Metformin protects against myocardial ischemia-reperfusion injury and cell pyroptosis via AMPK/NLRP3 inflammasome pathway

• Published in: Aging (Albany, NY.) Vol. 12; no. 23; pp. 24270 - 24287
• Main Authors: Zhang, Jing, Huang, Lelin, Shi, Xing, Yang, Liu, Hua, Fuzhou, Ma, Jianyong, Zhu, Wengen, Liu, Xiao, Xuan, Rui, Shen, Yunfeng, Liu, Jianping, Lai, Xiaoyang, Yu, Peng
• Format: Journal Article
• Language: English
• Published: United States Impact Journals 24.11.2020
• Subjects: AMP-Activated Protein Kinases - metabolism; Animals; Anti-Inflammatory Agents - pharmacology; Cells, Cultured; Cytokines - metabolism; Disease Models, Animal; Enzyme Activation; Hemodynamics - drug effects; Inflammasomes - antagonists & inhibitors; Inflammasomes - metabolism; Inflammation Mediators - metabolism; Isolated Heart Preparation; Male; Metformin - pharmacology; Myocardial Infarction - metabolism; Myocardial Infarction - pathology; Myocardial Infarction - physiopathology; Myocardial Infarction - prevention & control; Myocardial Reperfusion Injury - metabolism; Myocardial Reperfusion Injury - pathology; Myocardial Reperfusion Injury - physiopathology; Myocardial Reperfusion Injury - prevention & control; Myocytes, Cardiac - drug effects; Myocytes, Cardiac - metabolism; Myocytes, Cardiac - pathology; NLR Family, Pyrin Domain-Containing 3 Protein - antagonists & inhibitors; NLR Family, Pyrin Domain-Containing 3 Protein - metabolism; Phosphorylation; Pyroptosis - drug effects; Rats, Sprague-Dawley; Research Paper; Signal Transduction; Ventricular Function, Left - drug effects; pyroptosis; NLRP3; metformin; APMK; myocardial ischemia reperfusion injury
• ISSN: 1945-4589; 1945-4589
• DOI: 10.18632/aging.202143

Ischemia/reperfusion (I/R) injury is a life-threatening vascular emergency following myocardial infarction.
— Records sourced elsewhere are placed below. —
## src/rtl/rom_pkg.sv

```systemverilog
// Shared constants and types for the six-bank ROM loader and its register files.
package rom_pkg;

  localparam int unsigned B1_AW_DEF = 4;
  localparam int unsigned BQ_AW_DEF = 2;
  localparam int unsigned B6_AW_DEF = 3;

  localparam int unsigned B1_DW = 8;
  localparam int unsigned BQ_DW = 4;
  localparam int unsigned B6_DW = 8;

  localparam int unsigned RD_W  = 32;
  localparam int unsigned PTR_W = 4;

  typedef enum logic [2:0] {
    IDLE,
    LOAD_B1,
    LOAD_BQ,
    LOAD_B6,
    DONE
  } ld_state_t;

endpackage

```

## src/rtl/rom_bank_rf.sv

```systemverilog
// Small register-file bank: synchronous write, asynchronous read, cleared by synchronous reset.
module rom_bank_rf #(
  parameter int unsigned AW = 2,
  parameter int unsigned DW = 4
) (
  input  logic          clk,
  input  logic          rst_n,
  input  logic          we,
  input  logic [AW-1:0] waddr,
  input  logic [DW-1:0] wdata,
  input  logic [AW-1:0] raddr,
  output logic [DW-1:0] rdata
);

  localparam int unsigned Depth = 2 ** AW;

  logic [DW-1:0] mem_q [Depth];

  always_ff @(posedge clk) begin
    if (!rst_n) begin
      for (int i = 0; i < Depth; i++) begin
        mem_q[i] <= '0;
      end
    end else if (we) begin
      mem_q[waddr] <= wdata;
    end
  end

  assign rdata = mem_q[raddr];

endmodule

```

## src/rtl/rom_bank_loader.sv

```systemverilog
// Streams a byte image into six lookup banks, then serves a registered 32-bit
// concatenated read of all six banks.
module rom_bank_loader
  import rom_pkg::*;
#(
  parameter int unsigned B1_AW = B1_AW_DEF,
  parameter int unsigned BQ_AW = BQ_AW_DEF,
  parameter int unsigned B6_AW = B6_AW_DEF
) (
  input  logic            clk,
  input  logic            rst_n,
  input  logic            start,
  input  logic            s_valid,
  output logic            s_ready,
  input  logic [7:0]      s_data,
  output logic            busy,
  output logic            loaded,
  input  logic            rd_en,
  input  logic [B1_AW-1:0] a1,
  input  logic [BQ_AW-1:0] a2,
  input  logic [BQ_AW-1:0] a3,
  input  logic [BQ_AW-1:0] a4,
  input  logic [BQ_AW-1:0] a5,
  input  logic [B6_AW-1:0] a6,
  output logic [RD_W-1:0] rd_data,
  output logic            rd_valid
);

  localparam int unsigned IMG_LEN = 2 ** B1_AW + 4 * 2 ** BQ_AW + 2 ** B6_AW;

  localparam logic [PTR_W-1:0] B1_LAST = PTR_W'(2 ** B1_AW - 1);
  localparam logic [PTR_W-1:0] BQ_LAST = PTR_W'(4 * 2 ** BQ_AW - 1);
  localparam logic [PTR_W-1:0] B6_LAST = PTR_W'(2 ** B6_AW - 1);

  ld_state_t        state_q, state_d;
  logic [PTR_W-1:0] ptr_q, ptr_d;
  logic             loaded_q, loaded_d;
  logic [RD_W-1:0]  rd_data_q;
  logic             rd_valid_q;

  logic       beat;
  logic       b1_we, b6_we;
  logic [3:0] bq_we;
  logic [1:0] bq_sel;

  logic [B1_DW-1:0] b1_rd;
  logic [B6_DW-1:0] b6_rd;
  logic [BQ_DW-1:0] bq_rd [4];
  logic [BQ_AW-1:0] bq_ra [4];

  assign s_ready = (state_q == LOAD_B1) || (state_q == LOAD_BQ) || (state_q == LOAD_B6);
  assign busy    = s_ready;
  assign beat    = s_valid & s_ready;
  assign bq_sel  = ptr_q[BQ_AW +: 2];

  always_comb begin
    state_d  = state_q;
    ptr_d    = ptr_q;
    loaded_d = loaded_q;
    b1_we    = 1'b0;
    b6_we    = 1'b0;
    bq_we    = '0;
    // A restart pre-empts any beat presented in the same cycle.
    if (start) begin
      state_d  = LOAD_B1;
      ptr_d    = '0;
      loaded_d = 1'b0;
    end else if (beat) begin
      ptr_d = ptr_q + 1'b1;
      unique case (state_q)
        LOAD_B1: begin
          b1_we = 1'b1;
          if (ptr_q == B1_LAST) begin
            state_d = LOAD_BQ;
            ptr_d   = '0;
          end
        end
        LOAD_BQ: begin
          bq_we[bq_sel] = 1'b1;
          if (ptr_q == BQ_LAST) begin
            state_d = LOAD_B6;
            ptr_d   = '0;
          end
        end
        LOAD_B6: begin
          b6_we = 1'b1;
          if (ptr_q == B6_LAST) begin
            state_d  = DONE;
            ptr_d    = '0;
            loaded_d = 1'b1;
          end
        end
        default: ;
      endcase
    end
  end

  always_ff @(posedge clk) begin
    if (!rst_n) begin
      state_q    <= IDLE;
      ptr_q      <= '0;
      loaded_q   <= 1'b0;
      rd_data_q  <= '0;
      rd_valid_q <= 1'b0;
    end else begin
      state_q    <= state_d;
      ptr_q      <= ptr_d;
      loaded_q   <= loaded_d;
      rd_valid_q <= rd_en & loaded_q;
      if (rd_en && loaded_q) begin
        rd_data_q <= {b1_rd, bq_rd[0], bq_rd[1], bq_rd[2], bq_rd[3], b6_rd};
      end
    end
  end

  assign loaded   = loaded_q;
  assign rd_data  = rd_data_q;
  assign rd_valid = rd_valid_q;

  always_comb begin
    bq_ra[0] = a2;
    bq_ra[1] = a3;
    bq_ra[2] = a4;
    bq_ra[3] = a5;
  end

  rom_bank_rf #(
    .AW(B1_AW),
    .DW(B1_DW)
  ) u_b1 (
    .clk  (clk),
    .rst_n(rst_n),
    .we   (b1_we),
    .waddr(ptr_q[B1_AW-1:0]),
    .wdata(s_data[B1_DW-1:0]),
    .raddr(a1),
    .rdata(b1_rd)
  );

  for (genvar g = 0; g < 4; g++) begin : g_bq
    rom_bank_rf #(
      .AW(BQ_AW),
      .DW(BQ_DW)
    ) u_bq (
      .clk  (clk),
      .rst_n(rst_n),
      .we   (bq_we[g]),
      .waddr(ptr_q[BQ_AW-1:0]),
      .wdata(s_data[BQ_DW-1:0]),
      .raddr(bq_ra[g]),
      .rdata(bq_rd[g])
    );
  end

  rom_bank_rf #(
    .AW(B6_AW),
    .DW(B6_DW)
  ) u_b6 (
    .clk  (clk),
    .rst_n(rst_n),
    .we   (b6_we),
    .waddr(ptr_q[B6_AW-1:0]),
    .wdata(s_data[B6_DW-1:0]),
    .raddr(a6),
    .rdata(b6_rd)
  );

  if (IMG_LEN > 40) begin : g_img_len_unused
  end

endmodule

```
Our previous study showed cardioprotective effects of metformin against myocardial I/R injury. In this study, we further examined the involvement of AMPK mediated activation of NLRP3 inflammasome in this cardioprotective effect of metformin. Myocardial I/R injury was simulated in a rat heart Langendorff model and neonatal rat ventricle myocytes (NRVMs) were subjected to hypoxi/reoxygenation (H/R) to establish an in vitro model. Outcome measures included myocardial infarct size, hemodynamic monitoring, myocardial tissue injury, myocardial apoptotic index and the inflammatory response. myocardial infarct size and cardiac enzyme activities. First, we found that metformin postconditioning can not only significantly alleviated myocardial infarct size, attenuated cell apoptosis, and inhibited myocardial fibrosis. Furthermore, metformin activated phosphorylated AMPK, decreased pro-inflammatory cytokines, TNF-α, IL-6 and IL-1β, and decreased NLRP3 inflammasome activation. In isolated NRVMs metformin increased cellular viability, decreased LDH activity and inhibited cellular apoptosis and inflammation. Importantly, inhibition of AMPK phosphorylation by Compound C (CC) resulted in decreased survival of cardiomyocytes mainly by inducing the release of inflammatory cytokines and increasing NLRP3 inflammasome activation. Finally, in vitro studies revealed that the NLRP3 activator nigericin abolished the anti-inflammatory effects of metformin in NRVMs, but it had little effect on AMPK phosphorylation. Collectively, our study confirmed that metformin exerts cardioprotective effects by regulating myocardial I/R injury-induced inflammatory response, which was largely dependent on the enhancement of the AMPK pathway, thereby suppressing NLRP3 inflammasome activation.